■ PROBLEM STATEMENT
Sort through the entries below and pull out lines containing the word "config".

■ Saved data entries
* * * * * * * * *
This design comes from an exercise in tuning for small area, a short achievable clock period and few clock cycles per item on the open sky130 flow, not from production work.
In this exercise RTL edits were held to simulation tests only and were not proved equivalent to the original.

## alpha
==> flow/design.v (excerpt) <==
module log2_top #(
  parameter int taylor_terms = 9
) (
  input  logic             clk,
  input  logic             arst_n,
  input  log2_pkg::float_t x,
  input  logic             start,
  output log2_pkg::float_t result,
  output logic             busy,
  output logic             done
);
clock: 18.5 ns
lec_check: 0
abc_area: 1
cap_margin: 20
core_margin: 2
core_utilization: 40
setup_slack_margin: 5
slew_margin: 20
tns_end_percent: 5
standard.sh (not shown) runs the stock make flow with config.mk's settings and CLKGATE_MAP_FILE= SYNTH_SCRIPT=/design/flow/synth_recipe.tcl, a recipe that flattens the netlist after the stock synthesis.
==> flow/flow/run.sh <==
#!/bin/bash
# The standard layout (standard.sh, all ORFS steps) with two changes:
# - synthesis keeps the multiplier tree (module fp_mul) apart until the end
#   and extracts full/half adder cells only there, so that ABC maps all the
#   logic after the tree (carry-propagate adder, rounding, alignment, add,
#   normalisation) as one network and sees its whole depth; the standard flow's
#   synthesis script is otherwise unchanged (synth -nofsm -noshare, flatten,
#   rename), so the registers are the standard synthesis's;
# - a larger setup margin for ORFS's timing repair.
# Each tool's output goes to standard.log here and to ORFS's own logs.
set -euo pipefail
here=$(pwd)
sed 's/^  extract_fa {\*}\[dont_use_extract_fa_args\]$/  extract_fa {*}[dont_use_extract_fa_args] fp_mul/' \
  "$FLOW_HOME/scripts/synth.tcl" > "$here/synth_fa.tcl"
grep -q 'extract_fa {\*}\[dont_use_extract_fa_args\] fp_mul' "$here/synth_fa.tcl"
sed "s#source \$::env(SCRIPTS_DIR)/synth.tcl#source $here/synth_fa.tcl#" synth_recipe.tcl > "$here/synth_recipe_fa.tcl"
grep -q "source $here/synth_fa.tcl" "$here/synth_recipe_fa.tcl"
bash standard.sh SYNTH_SCRIPT="$here/synth_recipe_fa.tcl" SYNTH_KEEP_MODULES=fp_mul \
  SETUP_SLACK_MARGIN=7 finish > standard.log 2>&1
Testbench counts of alpha, summed over its fixed seeds: cycles 29,876, items 2,560.
Setup changes, alpha to beta
--- a/flow/design.v
+++ b/flow/design.v
@@ -1041,46 +1041,43 @@
       st[log2_pkg::st_red] <= accept && !x_spec && !x_pow2;
       st[log2_pkg::st_hor] <= s_red || (s_hor && cnt != 3'd0);
       st[log2_pkg::st_ln]  <= s_hor && cnt == 3'd0;
       st[log2_pkg::st_sc]  <= (accept && !x_spec && x_pow2) || s_ln;
       st[log2_pkg::st_nr]  <= sc_near;
       if (s_red || s_hor) cnt <= s_red ? 3'(taylor_terms - 2) : cnt - 3'd1;
       busy <= accept ? !x_spec : busy && !((s_sc && !sc_near) || s_nr);
       done <= (accept && x_spec) || (s_sc && !sc_near) || s_nr;
     end
   end
-  logic use_add, use_p, use_near, acc_en;
+  logic use_add, use_p, use_near;
   logic sc_near;    
   log2_pkg::float_t acc_d, near;
   logic [18:0] tb_d;
   always_comb begin
     near     = {1'b1, 8'(8'd126 - {3'b0, nlz}), ny[22:0]};   
     sc_near  = s_sc && e == -9'sd1 && !p_zero && p_exp[7:0] == 8'd126;
     use_p    = (s_ln && k == '0) || (s_sc && (e == '0 || sc_near));
     use_near = s_nr;
     use_add  = s_hor || (s_ln && k != '0) || (s_sc && e != '0 && !sc_near);
-    acc_en   = accept || s_red || s_hor || s_ln || s_sc || s_nr;
     acc_d    = ({32{accept}} & (x_spec ? x_spec_val :
                                 {1'b0, x_pow2 ? 8'h00 : 8'h7f, recip_sig_x[22:0]}))
              | ({32{s_red}} & log2_pkg::taylor_coef[32*(taylor_terms-1) +: 32])
              | ({32{use_add}} & add_y)
              | ({32{use_p}} & p)
              | ({32{use_near}} & near);
     tb_d     = ({19{accept}} & (x_den ? ny[18:0] : x[18:0]))
              | ({19{s_red}} & ny[23:5])
              | ({19{s_ln}} & {1'b1, (k == '0) ? p[22:5] : add_y[22:5]});
   end
   always_ff @(posedge clk) begin
-    if (acc_en) begin
-      acc  <= acc_d;
-      accr <= use_add && add_r;
-    end
+    acc  <= acc_d;
+    accr <= use_add && add_r;
     if (accept || s_red || s_ln) tb <= tb_d;
     if (accept) begin
       k <= x_den ? ny[22:19] : x[22:19];
       e <= x_den ? 9'd386 - {4'b0, nlz} : {1'b0, x[30:23]} - 9'd127;   
     end
     if (s_red) begin
       texp <= 8'd127 - {3'b0, nlz};
       tz   <= (t_n == '0);
     end
   end
Findings:
- Summary of the comparison: met2 track demand over resource is higher in beta, relative to alpha.
- Relative to alpha, final cycle utilization of the critical path increased by 0.54 points in beta.
- Relative to alpha, highest clock frequency the design can meet decreased by 0.00082 GHz in beta.
- Taking alpha as the reference, in beta number of cells after detailed placement now sits at about the same level, worst setup margin now sits lower.
- Re overall die width: beta and alpha aren't equal, and the lower value belongs to beta.
Testbench counts of beta, summed over its fixed seeds: cycles 29,876, items 2,560.


the baseline:
Another version of the RTL of log2_top (not shown whole).
For scale: about 5,800 cells after synthesis, roughly 80 flip-flops, ~69 I/O pins, about 35,000 um2 of cells after synthesis.
Design log2_top, start of the top module:
module log2_top #(
  parameter int taylor_terms = 9
) (
  input  logic             clk,
  input  logic             arst_n,
  input  log2_pkg::float_t x,
  input  logic             start,
  output log2_pkg::float_t result,
  output logic             busy,
  output logic             done
);
clock: 18.5 ns
lec_check: 0
abc_area: 1
cap_margin: 20
core_margin: 2
core_utilization: 40
slew_margin: 20
run.sh (not shown) runs the stock make flow with config.mk's settings and CLKGATE_MAP_FILE= SYNTH_SCRIPT=/design/flow/synth_recipe.tcl, a recipe that flattens the netlist after the stock synthesis.
Stock flow here: none of the scripts above is used.
The baseline finished every stage and its layout cleared the timing, DRC and antenna checks.
Testbench counts of the baseline, summed over its fixed seeds: cycles 29,800, items 2,560.
Edits applied to the flow inputs when going from the baseline to the candidate:
--- a/flow/design.v
+++ b/flow/design.v
@@ -657,39 +657,39 @@
     sum  = {1'b0, prod[47:23]} + (nb ? {24'b0, inc1, 1'b0} : {25'b0, inc0});
     r    = {sum[25:1], sum[0] & ~nb};
   end
 endmodule
 `timescale 1ns/1ps
 module fp_add (
   input  log2_pkg::float_t a,      
   input  logic [25:0]      r,      
   input  logic [4:0]       d,      
   input  logic             sub,    
   output log2_pkg::float_t y
 );
-  logic        rnd;
+  logic        rnd, stk;
   log2_pkg::sig_t sig_l, mant;
-  logic [59:0] wide;
+  logic [27:0] r4, al, msk;
   logic [26:0] small_al;
   logic [27:0] sum;
   logic [24:0] mr;
   logic [7:0]  ez;
   always_comb begin
     sig_l    = {1'b1, a[22:0]};
-    wide     = {1'b0, r, 3'b000, 30'b0} >> d;
-    small_al = {wide[56:31], |wide[30:0]};   
-    if (sub)
-      sum = {1'b0, sig_l, 3'b000} - {1'b0, small_al};
-    else
-      sum = {1'b0, sig_l, 3'b000} + {1'b0, small_al};
+    r4       = {r, 2'b00};
+    al       = r4 >> d;
+    msk      = ~(28'hfff_ffff << d);      
+    stk      = |(r4 & msk);
+    small_al = {al[25:0], stk};           
+    sum = {1'b0, sig_l, 3'b000} + ({1'b0, small_al} ^ {28{sub}}) + {27'b0, sub};
     ez = a[30:23];
     if (sum[27]) begin   
       sum = {1'b0, sum[27:2], sum[1] | sum[0]};
       ez  = ez + 8'd1;
     end else if (!sum[26]) begin
       sum = {sum[26:0], 1'b0};
       ez  = ez - 8'd1;
     end
     mant = sum[26:3];
     rnd  = sum[2] & ((|sum[1:0]) | mant[0]);
     mr   = {1'b0, mant} + {24'b0, rnd};
     if (mr[24]) ez = ez + 8'd1;
@@ -844,42 +844,36 @@
   logic [18:0]          tb;     
   logic [7:0]           texp;   
   logic                 tz;     
   logic signed [8:0]    e;      
   log2_pkg::tab_idx_t   k;
   assign result = acc;
   logic s_den, s_red, s_hor, s_ln, s_sc;
   assign s_den = st[log2_pkg::st_den];
   assign s_red = st[log2_pkg::st_red];
   assign s_hor = st[log2_pkg::st_hor];
   assign s_ln  = st[log2_pkg::st_ln];
   assign s_sc  = st[log2_pkg::st_sc];
-  logic [23:0]      recip_sig_x, recip_sig_n, rs_unused;
-  logic [28:0]      recip_k, rk_unused_x, rk_unused_n;
-  log2_pkg::float_t ln_val, ln_unused_x, ln_unused_n;
+  logic [23:0]      recip_sig_x, rs_unused;
+  logic [28:0]      recip_k, rk_unused_x;
+  log2_pkg::float_t ln_val, ln_unused_x;
   logic [28:0]      cm5;
   logic [23:0]      ny;
   logic [4:0]       nlz;
   log2_tables u_tab_x (   
-    .idx       (x[22:19]),
+    .idx       (s_den ? ny[22:19] : x[22:19]),
     .recip_sig (recip_sig_x),
     .recip_k   (rk_unused_x),
     .ln_val    (ln_unused_x)
   );
-  log2_tables u_tab_n (   
-    .idx       (ny[22:19]),
-    .recip_sig (recip_sig_n),
-    .recip_k   (rk_unused_n),
-    .ln_val    (ln_unused_n)
-  );
   log2_tables u_tab_k (
     .idx       (k),
     .recip_sig (rs_unused),
     .recip_k   (recip_k),
     .ln_val    (ln_val)
   );
   log2_cmul5 u_cm5 (
     .lo (acc[4:0]),
     .y  (cm5)
   );
   logic [23:0] mul_a;
   logic [52:0] mul_x, mul_p;
@@ -1011,25 +1005,25 @@
       end
     end
   end
   always_ff @(posedge clk) begin
     if (accept) begin
       acc  <= x_spec ? x_spec_val : x_pow2 ? 32'h0 :
               x_den ? x : {9'h07f, recip_sig_x[22:0]};
       tb   <= x[18:0];
       k    <= x[22:19];
       e    <= {1'b0, x[30:23]} - 9'd127;
     end
     if (s_den) begin
-      acc <= {9'h07f, recip_sig_n[22:0]};
+      acc <= {9'h07f, recip_sig_x[22:0]};
       tb  <= ny[18:0];
       k   <= ny[22:19];
       e   <= 9'd386 - {4'b0, nlz};   
     end
     if (s_red) begin
       acc  <= log2_pkg::taylor_coef[32*(taylor_terms-1) +: 32];
       tb   <= ny[23:5];
       texp <= 8'd127 - {3'b0, nlz};
       tz   <= (t_n == '0);
     end
     if (s_hor) acc <= add_y;
     if (s_ln) begin
### Flow results
Number of clock buffer instances in the layout: higher on the candidate. The candidate: setup slack is 0.83 ns higher than what the baseline reported. Between the baseline and the candidate, the difference in portion of the layout cell area used by clock cells is negligible. On detailed-route vias per instance: the candidate sits above the baseline. Compare the baseline and the candidate | share of the clock period used by the worst path higher: the baseline. Against the baseline, cell area in the candidate came out better. Sort the baseline and the candidate by non-clock buffer count desc -> top: the candidate.
Testbench counts of the candidate, summed over its fixed seeds: cycles 29,800, items 2,560.

what the ideal ports hide:
The flow's constraints put no driver on any port. The routed layouts listed below were extracted and timed again, unchanged, in two steps. Step 1 sets driving cells, clkbuf_16 on the clock port and buf_2 on the other inputs (assumed; they add their load-dependent delay and slew). Step 2 moves the port delays by t, midway between the first and last clock arrival at a register: inputs arrive t later, outputs are due t later. That takes back most of the time a late clock gives input paths. a / b / c = ideal ports / drivers / drivers and shift; a / b = the first two.
| run | shift t [ns] | slack for setup (ns) | slew at the worst register clock pin (ns) | cell pins on the clock port's net |
|---|---|---|---|---|
| alpha | 0.425 | 7.494 / 7.494 / 7.494 | 0.08 / 0.08 | 1 |
| beta | 0.413 | 7.394 / 7.394 / 7.394 | 0.08 / 0.08 | 1 |
| the baseline | 0.402 | 1.879 / 1.879 / 1.879 | 0.08 / 0.08 | 1 |
| the candidate | 0.410 | 2.711 / 2.711 / 2.711 | 0.08 / 0.08 | 1 |
After both steps setup and hold are still met in every run listed.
* * * * * * * * *
■ EXERCISE RESULT
standard.sh (not shown) runs the stock make flow with config.mk's settings and CLKGATE_MAP_FILE= SYNTH_SCRIPT=/design/flow/synth_recipe.tcl, a recipe that flattens the netlist after the stock synthesis.
run.sh (not shown) runs the stock make flow with config.mk's settings and CLKGATE_MAP_FILE= SYNTH_SCRIPT=/design/flow/synth_recipe.tcl, a recipe that flattens the netlist after the stock synthesis.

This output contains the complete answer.